10話
「それじゃ、ひとまず服買いに行こうか」
ロシャスは、作り的に貫頭衣のような布を一枚着ているだけだ。さすがに服を買わないわけにはいかないだろう。それに、ロシャスの服は俺の中ではすでに決まっている。
「うん、この店ならありそうだ」
貴族が着ていそうな少し高級な服を古着で売ったりリメイクして売っている服屋を見つけ、そこへ入る。
「いらっしゃいませー」
「あ、すいません、執事の着るような服ってありますか?」
そう。ロシャスには絶対執事服が似合う。
「今は……3着あるよ。まだリメイクもなにもしてないから、売ってもらった時のままだけどね」
「この男に合うサイズありますかね?」
「うーん、たぶん着れるのが1着だね。試着してみるかい?」
「はい、お願いします。ロシャス着てみて」
「はい、かしこまりました」
店員が持ってきてくれた執事服をロシャスが着てみる。
地球でモーニングと言われていた部類に近い作りの服だ。うん、想像通りの執事服って感じ。
「お、似合うじゃないか」
「そうですか?ありがとうございます」
「店員さん、これいくらですか?」
「これは金貨3枚だね」
うげ、古着で金貨3枚とか高すぎるだろ。
「高いなあー。せめて、サイズ微妙に合ってない部分の直しサービスしてくれない?」
「元々がかなりいい服なんだよこれ。状態も良かったしね。この値段で買ってくれるなら直しはサービスするよ。すぐ直せるしね」
「ありがとう!」
「……!! よろしいんですか? 奴隷に着せる服の値段ではないと思いますが……。私ならもっと安価なものでも……」
「いいのいいの、ロシャスにはこの服って決めてたからさ。本当は仕立てたいんだけど、今はちょっと時間ないもんで」
「いえ、ありがとうございます」
ロシャスは深々と頭を下げる。
「じゃあ、あんたはこっちに来て」
ロシャスは店員に連れられて奥へ行ってしまった。
俺も服買っておこう。ずっとこの世界に来た時のこのよくわからん服のままだったし
自分の服は旅装束って感じの派手過ぎない小綺麗な服を2着程度と、黒い外套を買っておく。
服を選び終わる頃、ロシャスの服もも補正が終わり着替えて出てきたので、金を払い店を出た。

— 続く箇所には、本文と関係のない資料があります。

[src/rtl/arb_pkg.sv]
// Shared encodings and default widths for the cache/memory arbiter.
package arb_pkg;

  localparam int ADDR_W_DEF       = 28;
  localparam int LINE_W_DEF       = 128;
  localparam int STARVE_LIMIT_DEF = 4;
  localparam int STARVE_CNT_W     = 3;

  typedef enum logic [1:0] {
    IDLE    = 2'd0,
    GRANT_I = 2'd1,
    GRANT_D = 2'd2,
    RESP    = 2'd3
  } arb_state_e;

  typedef enum logic {
    OWN_I = 1'b0,
    OWN_D = 1'b1
  } arb_owner_e;

  typedef enum logic {
    OP_READ  = 1'b0,
    OP_WRITE = 1'b1
  } arb_op_e;

  function automatic logic is_grant(arb_state_e s);
    return (s == GRANT_I) || (s == GRANT_D);
  endfunction

endpackage

[src/rtl/arb_starve_counter.sv]
// Counts D grants taken while an I refill waits; raises force_i_o once the limit is hit.
module arb_starve_counter
  import arb_pkg::*;
#(
  parameter int STARVE_LIMIT = STARVE_LIMIT_DEF
) (
  input  logic clk,
  input  logic rst_n,
  input  logic d_grant_i,
  input  logic i_grant_i,
  input  logic i_pend_i,
  output logic force_i_o
);

  logic [STARVE_CNT_W-1:0] cnt_q, cnt_d;

  always_comb begin
    cnt_d = cnt_q;
    if (i_grant_i) begin
      cnt_d = '0;
    end else if (d_grant_i && i_pend_i && (cnt_q != '1)) begin
      cnt_d = cnt_q + 1'b1;
    end
  end

  always_ff @(posedge clk or posedge rst_n) begin
    if (rst_n) begin
      cnt_q <= '0;
    end else begin
      cnt_q <= cnt_d;
    end
  end

  assign force_i_o = i_pend_i && (cnt_q >= STARVE_CNT_W'(STARVE_LIMIT));

endmodule

[src/rtl/cache_mem_arbiter.sv]
// Single-port memory arbiter for I-cache refill and D-cache refill/write-back, D priority.
// Define ARB_STARVE_GUARD_EN to let a waiting I refill win after STARVE_LIMIT D grants.
module cache_mem_arbiter
  import arb_pkg::*;
#(
  parameter int ADDR_W       = ADDR_W_DEF,
  parameter int LINE_W       = LINE_W_DEF,
  parameter int STARVE_LIMIT = STARVE_LIMIT_DEF
) (
  input  logic              clk,
  input  logic              rst_n,
  input  logic              i_mem_read,
  input  logic [ADDR_W-1:0] i_mem_addr,
  output logic [LINE_W-1:0] i_mem_rdata,
  output logic              i_mem_ready,
  input  logic              d_mem_read,
  input  logic              d_mem_write,
  input  logic [ADDR_W-1:0] d_mem_addr,
  input  logic [LINE_W-1:0] d_mem_wdata,
  output logic [LINE_W-1:0] d_mem_rdata,
  output logic              d_mem_ready,
  output logic              mem_read,
  output logic              mem_write,
  output logic [ADDR_W-1:0] mem_addr,
  output logic [LINE_W-1:0] mem_wdata,
  input  logic [LINE_W-1:0] mem_rdata,
  input  logic              mem_ready,
  output logic              busy
);

  if (STARVE_LIMIT < 1 || STARVE_LIMIT > 7) begin : g_bad_limit
    $error("STARVE_LIMIT must fit the 3-bit starvation counter");
  end

  arb_state_e        state_q, state_d;
  arb_owner_e        owner_q, owner_d;
  arb_op_e           op_q, op_d;
  logic [ADDR_W-1:0] addr_q, addr_d;
  logic [LINE_W-1:0] wdata_q, wdata_d;
  logic [LINE_W-1:0] i_rdata_q, i_rdata_d;
  logic [LINE_W-1:0] d_rdata_q, d_rdata_d;

  logic d_req, force_i, pick_d, pick_i, take_d, take_i;

  assign d_req  = d_mem_read | d_mem_write;
  assign pick_d = d_req & ~force_i;
  assign pick_i = i_mem_read & ~pick_d;
  assign take_d = (state_q == IDLE) & pick_d;
  assign take_i = (state_q == IDLE) & pick_i;

`ifdef ARB_STARVE_GUARD_EN
  arb_starve_counter #(
    .STARVE_LIMIT(STARVE_LIMIT)
  ) u_starve (
    .clk      (clk),
    .rst_n    (rst_n),
    .d_grant_i(take_d),
    .i_grant_i(take_i),
    .i_pend_i (i_mem_read),
    .force_i_o(force_i)
  );
`else
  assign force_i = 1'b0;
`endif

  // NOTE: every _d gets its hold value first so no path leaves it unassigned (no latch).
  always_comb begin
    state_d   = state_q;
    owner_d   = owner_q;
    op_d      = op_q;
    addr_d    = addr_q;
    wdata_d   = wdata_q;
    i_rdata_d = i_rdata_q;
    d_rdata_d = d_rdata_q;
    unique case (state_q)
      IDLE: begin
        if (pick_d) begin
          owner_d = OWN_D;
          op_d    = d_mem_write ? OP_WRITE : OP_READ;  // write-back before refill
          addr_d  = d_mem_addr;
          wdata_d = d_mem_wdata;
          state_d = GRANT_D;
        end else if (pick_i) begin
          owner_d = OWN_I;
          op_d    = OP_READ;
          addr_d  = i_mem_addr;
          wdata_d = '0;
          state_d = GRANT_I;
        end
      end
      GRANT_I, GRANT_D: begin
        if (mem_ready) begin
          state_d = RESP;
          if (op_q == OP_READ) begin
            if (owner_q == OWN_I) i_rdata_d = mem_rdata;
            else                  d_rdata_d = mem_rdata;
          end
        end
      end
      RESP:    state_d = IDLE;
      default: state_d = IDLE;
    endcase
  end

  // NOTE: the line registers are reset too, because their outputs must read 0 after reset.
  // NOTE: state registers use non-blocking assignments so all flops update together.
  always_ff @(posedge clk or posedge rst_n) begin
    if (rst_n) begin
      state_q   <= IDLE;
      owner_q   <= OWN_I;
      op_q      <= OP_READ;
      addr_q    <= '0;
      wdata_q   <= '0;
      i_rdata_q <= '0;
      d_rdata_q <= '0;
    end else begin
      state_q   <= state_d;
      owner_q   <= owner_d;
      op_q      <= op_d;
      addr_q    <= addr_d;
      wdata_q   <= wdata_d;
      i_rdata_q <= i_rdata_d;
      d_rdata_q <= d_rdata_d;
    end
  end

  // Strobes decode straight from state so an async reset drops them at once.
  assign mem_read    = is_grant(state_q) && (op_q == OP_READ);
  assign mem_write   = is_grant(state_q) && (op_q == OP_WRITE);
  assign mem_addr    = addr_q;
  assign mem_wdata   = wdata_q;
  assign i_mem_rdata = i_rdata_q;
  assign d_mem_rdata = d_rdata_q;
  assign i_mem_ready = (state_q == RESP) && (owner_q == OWN_I);
  assign d_mem_ready = (state_q == RESP) && (owner_q == OWN_D);
  assign busy        = (state_q != IDLE);

endmodule

[config.mk]
export PLATFORM = sky130hd
export DESIGN_NAME = cache_mem_arbiter
export DESIGN_NICKNAME = d
export VERILOG_FILES = /design/src/rtl/arb_pkg.sv /design/src/rtl/arb_starve_counter.sv /design/src/rtl/cache_mem_arbiter.sv
export SDC_FILE = /design/constraint.sdc
export NUM_CORES = 1
export LEC_CHECK = 0
export BUFFER_PORTS_ARGS = -buffer_cell sky130_fd_sc_hd__buf_4
export CAP_MARGIN = 20
export CORE_AREA = 5 5 283 285
export DETAILED_ROUTE_END_ITERATION = 10
export DIE_AREA = 0 0 288 290
export HOLD_SLACK_MARGIN = 0.03
export PLACE_DENSITY_LB_ADDON = 0.05
export SYNTH_ARGS = -nofsm -noshare
export SYNTH_HDL_FRONTEND = slang
export SYNTH_SLANG_ARGS = --single-unit
[constraint.sdc]
create_clock -name clk -period 16 [get_ports clk]
set_clock_uncertainty 0.05 [all_clocks]
set_input_delay 1.6 -clock clk [delete_from_list [all_inputs] [get_ports clk]]
set_output_delay 1.6 -clock clk [all_outputs]
set_load 0.01 [all_outputs]
==> results of run 1 <==
-- per-layer routing --
metal | track usage, % | vias to the layer above
li1 | - | 5006
met1 | 15.06 | 5514
met2 | 26.57 | 442
met3 | 6.020 | 68
met4 | 3.330 | 2
met5 | 0 | -
-- through the flow --
stage | hold WS [ns] | power (mW) | util, % | area [sq um] | instances
after floorplan | 0.4544 | 2.950 | - | 15650 | 973
after global placement | 0.4172 | 4.253 | 28.63 | 22070 | 2695
after detailed placement | 0.4226 | 4.257 | 28.63 | 22070 | 2695
after CTS | 0.4352 | 5.453 | 30.78 | 23720 | 2783
after global routing | 0.4532 | 5.649 | 30.85 | 23780 | 2787
final | 0.4311 | 5.317 | 30.86 | 23790 | 2789
-- how the worst min path moves through the flow --
stage / endpoint / slack [ns] / cells past startpoint
2_1_floorplan: state_q[1] / 0.45 / 1
3_3_place_gp: mem_addr[10] / 0.42 / 2
3_5_place_dp: mem_addr[10] / 0.42 / 2
4_1_cts: mem_addr[10] / 0.44 / 2
5_1_grt: mem_addr[7] / 0.45 / 2
6_report: mem_addr[0] / 0.43 / 2
-- where the power goes --
part           internal, mW  switching (mW)  total [mW]
sequential             1.58           0.297        1.88
combinational          1.21            1.08        2.28
clock                 0.701           0.453        1.15
total                  3.49            1.83        5.32
-- tightest hold or removal path, cell delays in order (launching register included) --
cell	delay [ns]
dfrtp_1	0.34
nand2_1	0.05
o21ai_0	0.06
-- synthesized netlist by cell type --
master	n	share of area (%)
nor2_1	1	0.024
o22ai_1	1	0.040
nor2b_1	1	0.040
nand2_1	29	0.70
a21o_1	1	0.048
mux2_2	254	18
buf_4	1	0.048
a221o_1	1	0.064
nor2b_4	1	0.088
inv_1	5	0.12
a22o_1	129	7.2
and2_1	1	0.040
and3b_2	1	0.064
o21ai_0	28	0.90
buf_8	2	0.19
a221oi_1	1	0.056
o31ai_4	1	0.14
dfrtp_1	416	67
and2_2	1	0.048
clkbuf_8	11	0.97
buf_2	30	0.96
ha_1	2	0.16
mux2i_1	28	1.8
mux2_4	2	0.19
buf_6	14	1.0
nor2_2	1	0.040
nand3_2	1	0.064
clkbuf_1	7	0.17
a21oi_1	2	0.064
-- layout make-up --
| class | instances | area share (%) |
|---|---|---|
| tap | 1040 | 5.471 |
| clock buffer | 80 | 6.465 |
| antenna | 3 | 0.03156 |
| inverter | 5 | 0.1105 |
| clock inverter | 8 | 0.4840 |
| timing repair buffer | 750 | 23.81 |
| sequential | 416 | 43.77 |
| multi-input combinational | 487 | 19.86 |
-- logic make-up (layout without fill, tap and decap cells) --
kind of cell | after synthesis | after routing | synth area share, %
flip-flops | 416 | 416 | 66.50
AND/OR/NAND/NOR | 37 | 37 | 1.103
AO/OA/AOI/OAI | 164 | 164 | 8.521
buffers and inverters | 70 | 843 | 3.461
multiplexers | 284 | 284 | 20.25
other | 0 | 3 | 0
adder cells (fa/ha/maj) | 2 | 2 | 0.1598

しかし、執事を連れて旅をする俺は周りの人の目にはいったいどのように映るのだろうか。そのへん詳しく聞かれたら適当に没落貴族の子供的な設定にしとくか……ま、その時考えよ。
「よし。次は旅に必要そうな物を買って回ろう」
「タロー様、すぐに旅に出るのですか?」
「明日の朝には出ようかなあと」
「目的地はどちらでしょうか?」
「目的地は……ない!!」
えぇー。って感じの目で見られました。
「とりあえずダンジョンのあるところに行きたいなあとは思ってるんだけど」
「ダンジョンですか。それならば、ダンジョンを中心として栄えている街があるはずですので、そこを目指してはいかがでしょうか?」
「よし、そこにしよう。そこって遠い?」
「私の記憶が間違っておらず、昔聞いた情報通りでしたら、ここから馬車で5日ほど行ったところに王都があり、そこからさらに馬車で10日ほどだったと思います。」
なかなかの距離である。
「結構かかりそうだなあ。とりあえずは王都までの5日の旅の準備は必要ってことね」
しかし、王都を通過しなければならないのか。あまり近寄りたくはないが王都の様子を見てから色々判断すればいいか。

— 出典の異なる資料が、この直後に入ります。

File: src/rtl/mult_div_unit.sv
// Iterative MULT/MULTU/DIV/DIVU unit holding the HI/LO registers.
// Optional MDU_EARLY_OUT_EN: multiplies finish once the remaining multiplier bits are zero.
module mult_div_unit #(
  parameter int WIDTH = 32,
  parameter int CNT_W = 6
) (
  input logic            clk,
  input logic            reset,
  mult_div_unit_if.slave bus
);

  typedef enum logic [1:0] {IDLE, CALC, FIX} state_t;

  state_t           state_q, state_d;
  logic             is_div_q, is_div_d;
  logic             neg_q, neg_d;
  logic             negr_q, negr_d;
  logic             dz_q, dz_d;
  logic [WIDTH-1:0] opnd_q, opnd_d;
  logic [WIDTH-1:0] acc_q, acc_d;
  logic [WIDTH-1:0] low_q, low_d;
  logic [WIDTH-1:0] hi_q, hi_d;
  logic [WIDTH-1:0] lo_q, lo_d;
  logic [CNT_W-1:0] cnt_q, cnt_d;
  logic             done_q, done_d;

  logic             sign_a, sign_b;
  logic [WIDTH-1:0] abs_a, abs_b;
  logic [WIDTH:0]   sum, shl, diff;
  logic [2*WIDTH-1:0] pn, prod, prod_fix;
`ifdef MDU_EARLY_OUT_EN
  logic [WIDTH-1:0] rest;
`endif

  always_comb begin
    state_d  = state_q;
    is_div_d = is_div_q;
    neg_d    = neg_q;
    negr_d   = negr_q;
    dz_d     = dz_q;
    opnd_d   = opnd_q;
    acc_d    = acc_q;
    low_d    = low_q;
    hi_d     = hi_q;
    lo_d     = lo_q;
    cnt_d    = cnt_q;
    done_d   = 1'b0;

    // op[0]=0 selects the signed variants
    sign_a = bus.srcA[WIDTH-1] & ~bus.op[0];
    sign_b = bus.srcB[WIDTH-1] & ~bus.op[0];
    abs_a  = sign_a ? -bus.srcA : bus.srcA;
    abs_b  = sign_b ? -bus.srcB : bus.srcB;

    // Multiply step: {acc, low} holds the partial product over the unconsumed multiplier
    sum  = {1'b0, acc_q} + {1'b0, (low_q[0] ? opnd_q : '0)};
    pn   = {sum, low_q[WIDTH-1:1]};
    // Divide step: restoring subtract, dividend bits leave low MSB-first
    shl  = {acc_q, low_q[WIDTH-1]};
    diff = shl - {1'b0, opnd_q};

    prod     = {acc_q, low_q};
    prod_fix = neg_q ? -prod : prod;
`ifdef MDU_EARLY_OUT_EN
    rest = (low_q >> 1) & ({WIDTH{1'b1}} >> (cnt_q + 1'b1));
`endif

    case (state_q)
      IDLE: begin
        if (bus.start) begin
          state_d  = CALC;
          is_div_d = bus.op[1];
          neg_d    = sign_a ^ sign_b;
          negr_d   = sign_a;
          dz_d     = bus.op[1] && (bus.srcB == '0);
          opnd_d   = bus.op[1] ? abs_b : abs_a;
          low_d    = bus.op[1] ? abs_a : abs_b;
          acc_d    = '0;
          cnt_d    = '0;
        end else begin
          if (bus.mthi) hi_d = bus.srcA;
          if (bus.mtlo) lo_d = bus.srcA;
        end
      end
      CALC: begin
        cnt_d = cnt_q + 1'b1;
        if (is_div_q) begin
          acc_d = diff[WIDTH] ? shl[WIDTH-1:0] : diff[WIDTH-1:0];
          low_d = {low_q[WIDTH-2:0], ~diff[WIDTH]};
        end else begin
          {acc_d, low_d} = pn;
`ifdef MDU_EARLY_OUT_EN
          // Remaining iterations would only shift right; apply them all now
          if (rest == '0) begin
            {acc_d, low_d} = pn >> (CNT_W'(WIDTH - 1) - cnt_q);
            state_d        = FIX;
          end
`endif
        end
        if (cnt_q == CNT_W'(WIDTH - 1)) state_d = FIX;
      end
      FIX: begin
        state_d = IDLE;
        done_d  = 1'b1;
        if (is_div_q) begin
          // Zero divisor leaves |dividend| as remainder; sign fix restores srcA exactly
          lo_d = dz_q ? '1 : (neg_q ? -low_q : low_q);
          hi_d = negr_q ? -acc_q : acc_q;
        end else begin
          {hi_d, lo_d} = prod_fix;
        end
      end
      default: state_d = IDLE;
    endcase
  end

  always_ff @(posedge clk) begin
    if (reset) begin
      state_q  <= IDLE;
      is_div_q <= 1'b0;
      neg_q    <= 1'b0;
      negr_q   <= 1'b0;
      dz_q     <= 1'b0;
      opnd_q   <= '0;
      acc_q    <= '0;
      low_q    <= '0;
      hi_q     <= '0;
      lo_q     <= '0;
      cnt_q    <= '0;
      done_q   <= 1'b0;
    end else begin
      state_q  <= state_d;
      is_div_q <= is_div_d;
      neg_q    <= neg_d;
      negr_q   <= negr_d;
      dz_q     <= dz_d;
      opnd_q   <= opnd_d;
      acc_q    <= acc_d;
      low_q    <= low_d;
      hi_q     <= hi_d;
      lo_q     <= lo_d;
      cnt_q    <= cnt_d;
      done_q   <= done_d;
    end
  end

  assign bus.busy = (state_q != IDLE);
  assign bus.done = done_q;
  assign bus.hi   = hi_q;
  assign bus.lo   = lo_q;

endmodule

File: src/flat_wrapper.sv
// flat-port wrapper written by rule: the top's interface ports become plain ports
module mult_div_unit_flat 
#(
  parameter int WIDTH = 32,
  parameter int CNT_W = 6
)
  (clk, reset, bus_start, bus_op, bus_srcA, bus_srcB, bus_mthi, bus_mtlo, bus_busy, bus_done, bus_hi, bus_lo);
  mult_div_unit_if #(.WIDTH(WIDTH)) bus_i ();
  input logic clk;
  input logic reset;
  input wire logic [$bits(bus_i.start)-1:0] bus_start;
  input wire logic [$bits(bus_i.op)-1:0] bus_op;
  input wire logic [$bits(bus_i.srcA)-1:0] bus_srcA;
  input wire logic [$bits(bus_i.srcB)-1:0] bus_srcB;
  input wire logic [$bits(bus_i.mthi)-1:0] bus_mthi;
  input wire logic [$bits(bus_i.mtlo)-1:0] bus_mtlo;
  output wire logic [$bits(bus_i.busy)-1:0] bus_busy;
  output wire logic [$bits(bus_i.done)-1:0] bus_done;
  output wire logic [$bits(bus_i.hi)-1:0] bus_hi;
  output wire logic [$bits(bus_i.lo)-1:0] bus_lo;
  assign bus_i.start = bus_start;
  assign bus_i.op = bus_op;
  assign bus_i.srcA = bus_srcA;
  assign bus_i.srcB = bus_srcB;
  assign bus_i.mthi = bus_mthi;
  assign bus_i.mtlo = bus_mtlo;
  assign bus_busy = bus_i.busy;
  assign bus_done = bus_i.done;
  assign bus_hi = bus_i.hi;
  assign bus_lo = bus_i.lo;
  mult_div_unit #(.WIDTH(WIDTH), .CNT_W(CNT_W)) u_core (.clk(clk), .reset(reset), .bus(bus_i));
endmodule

「タロー様、5日は馬車での日数です。馬車をお持ちですか?ないのであれば定期馬車のようなものか、護衛を兼ねて行商人に同行するか、どちらかになるとは思いますが」
まあ、急いでるわけでもないから歩いてもいいし、金はあるから馬車買ってもいいけど、どうしようか。
「あまり他人と行動は共にしたくないから歩くか馬車買うかのどちらかだな」
「でしたら、王都までは歩いて行き、王都で馬車を購入した方がいい馬車、いい馬を手に入れられるかもしれませんね」
「そうだな、急ぐ旅でもないし、歩こうか。何日かかるかわからないけど、10日分くらいの準備があれば余裕あるかな?」
「はい、それくらいあれば余裕があると思います」
「じゃあ、その予定で準備しよう」
まずは旅支度がなんでも整いそうな雑貨屋みたいな店だな。
行き交う人に店を聞きたどり着いた店で必要そうなものを買い揃える。
「なあ、ロシャス。マジックバッグとかマジックポーチとか名前はわからないけど、見た目よりたくさん入るカバンみたいなのは存在しないのか?」
「ありますよ。ただ、容量が多いものほど高額になるかと思います。人族でも価値が同じならですが。あれなんかマジックバッグですね」
店の棚に並べられたバッグを指差しながら教えてくれる。
そこには普通のカバンよりも少し頑丈そうな生地でできた、数こそ少ないが大小様々な大きさのカバンが陳列されていた。
「これいくらですか?」
ノートパソコン程度の大きさのスポーツバッグのような形をしたカバンを指して聞いてみた。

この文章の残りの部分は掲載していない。